Treatment of Thyroxine Malabsorption

Jeremiah Kempke, Hammad Hussain, Bhavika Bhan, Leland Graves


The aim of the case study was to report the successful use of intramuscular levothyroxine (L-T4) in two patients with profound oral L-T4 malabsorption. We present two cases of patients who remained hypothyroid despite very high oral doses of L-T4. In both cases, poor L-T4 absorption was documented with an absorption study. Intramuscular L-T4 injections were initiated in both cases and doses were titrated to achieve normalization of thyroid stimulating hormone (TSH) and free thyroxine (free T4). Additionally, after achieving euthyroidism for a period of time, each patient was able to successfully transit back to oral administration of L-T4. Synthetic oral L-T4 is the drug of choice for replacement therapy in patients with hypothyroidism.

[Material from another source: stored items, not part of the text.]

File: src/evt_flag_pkg.sv
// Shared constants and types for the event flag unit and its servicing host.
// Notes on behaviour
// - Two active-low request lines, each with words.
// - Enable bit one passes event, zero blocks.
// - Events set flags whatever enable holds; sticky.
// - Line low while any enabled flag set.
// - Writing one clears a flag; zero keeps.
// - Line stays low until enabled flags cleared.
// - All enables zero after reset.
// - Reset-finished ignores its enable bit.
// - Every reset end sets reset-finished flag.
// - Second word bits 0-2 are idle-load events.
// - Second word bits 16-18 are condition events.
// - Second word bits 23-24 are peak events.
// - First word sign bits have phase detail.
// - Host reads companion before clearing its flag.
// - Host reads flags, writes same value back.
// - Host detects request on falling edge.
// - Host clears its latch entering service.
// - Phase detail updates with its own event flag.
package evt_flag_pkg;

  localparam int WORD_W = 32;
  localparam int ADDR_W = 4;
  localparam int COMP_N = 5;
  localparam int CIDX_W = 3;

  // Device register indices on the link.
  localparam logic [ADDR_W-1:0] REG_EN_FIRST = 4'h0;
  localparam logic [ADDR_W-1:0] REG_EN_SECOND = 4'h1;
  localparam logic [ADDR_W-1:0] REG_FL_FIRST = 4'h2;
  localparam logic [ADDR_W-1:0] REG_FL_SECOND = 4'h3;
  localparam logic [ADDR_W-1:0] REG_COMP_BASE = 4'h4;

  localparam int RST_DONE_BIT = 15;
  localparam logic [WORD_W-1:0] RST_DONE_MASK = 32'h0000_8000;

  // Companion order: idle load, condition, current peak, voltage peak,
  // power sign.
  localparam logic [COMP_N-1:0][WORD_W-1:0] COMP_MASK = {
    32'h0004_3fc0,
    32'h0100_0000,
    32'h0080_0000,
    32'h0007_0000,
    32'h0000_0007
  };
  // A one marks a companion that belongs to the first flag word.
  localparam logic [COMP_N-1:0] COMP_OF_FIRST = 5'h10;

  // Host software registers.
  localparam logic [ADDR_W-1:0] HREG_STATUS = 4'h0;
  localparam logic [ADDR_W-1:0] HREG_CLEAR = 4'h1;
  localparam logic [ADDR_W-1:0] HREG_ENABLE = 4'h2;
  localparam logic [ADDR_W-1:0] HREG_SNAP_FIRST = 4'h3;
  localparam logic [ADDR_W-1:0] HREG_SNAP_SECOND = 4'h4;
  localparam logic [ADDR_W-1:0] HREG_COMP_BASE = 4'h5;
  localparam logic [ADDR_W-1:0] HREG_DEV_EN_FIRST = 4'ha;
  localparam logic [ADDR_W-1:0] HREG_DEV_EN_SECOND = 4'hb;

  localparam int HST_W = 3;
  localparam int HST_FIRST_DONE = 0;
  localparam int HST_SECOND_DONE = 1;
  localparam int HST_RST_SEEN = 2;

  typedef enum logic [1:0] {
    SVC_IDLE = 2'h0,
    SVC_WAIT = 2'h1,
    SVC_CAPTURE = 2'h3,
    SVC_SCAN = 2'h2
  } svc_state_e;

endpackage

File: src/evt_link_if.sv
// Link between the event flag unit and the host that services it.
`timescale 1ns/100ps
interface evt_link_if;
  logic [evt_flag_pkg::ADDR_W-1:0] addr;
  logic [evt_flag_pkg::WORD_W-1:0] wdata;
  logic [evt_flag_pkg::WORD_W-1:0] rdata;
  logic wr;
  logic rd;
  logic request_line_first_n;
  logic request_line_second_n;

  modport dev (
    input addr,
    input wdata,
    input wr,
    input rd,
    output rdata,
    output request_line_first_n,
    output request_line_second_n
  );

  modport host (
    output addr,
    output wdata,
    output wr,
    output rd,
    input rdata,
    input request_line_first_n,
    input request_line_second_n
  );
endinterface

Whenever euthyroidism cannot be achieved despite escalating L-T4 doses, the presence of interfering factors must be considered. These factors include low patient compliance or reduced L-T4 absorption due to other dietary factors, concomitant medication use or gastrointestinal disease. Furthermore, severe hypothyroidism itself may impair absorption, presumably due to edema of the small bowel mucosa. Parenteral L-T4 has been shown to be an effective method of replacing thyroid hormone in those patients with apparent thyroid hormone malabsorption. However, there is no consensus or guidelines available to aid physicians in the use of parenteral L-T4. In patients with hypothyroidism despite large doses of levothyroxine, physicians should consider thyroid malabsorption once compliance and interfering medicines have been ruled out. In these patients, if no correctable interfering factor is identified, intramuscular replacement appears to be an effective alternative.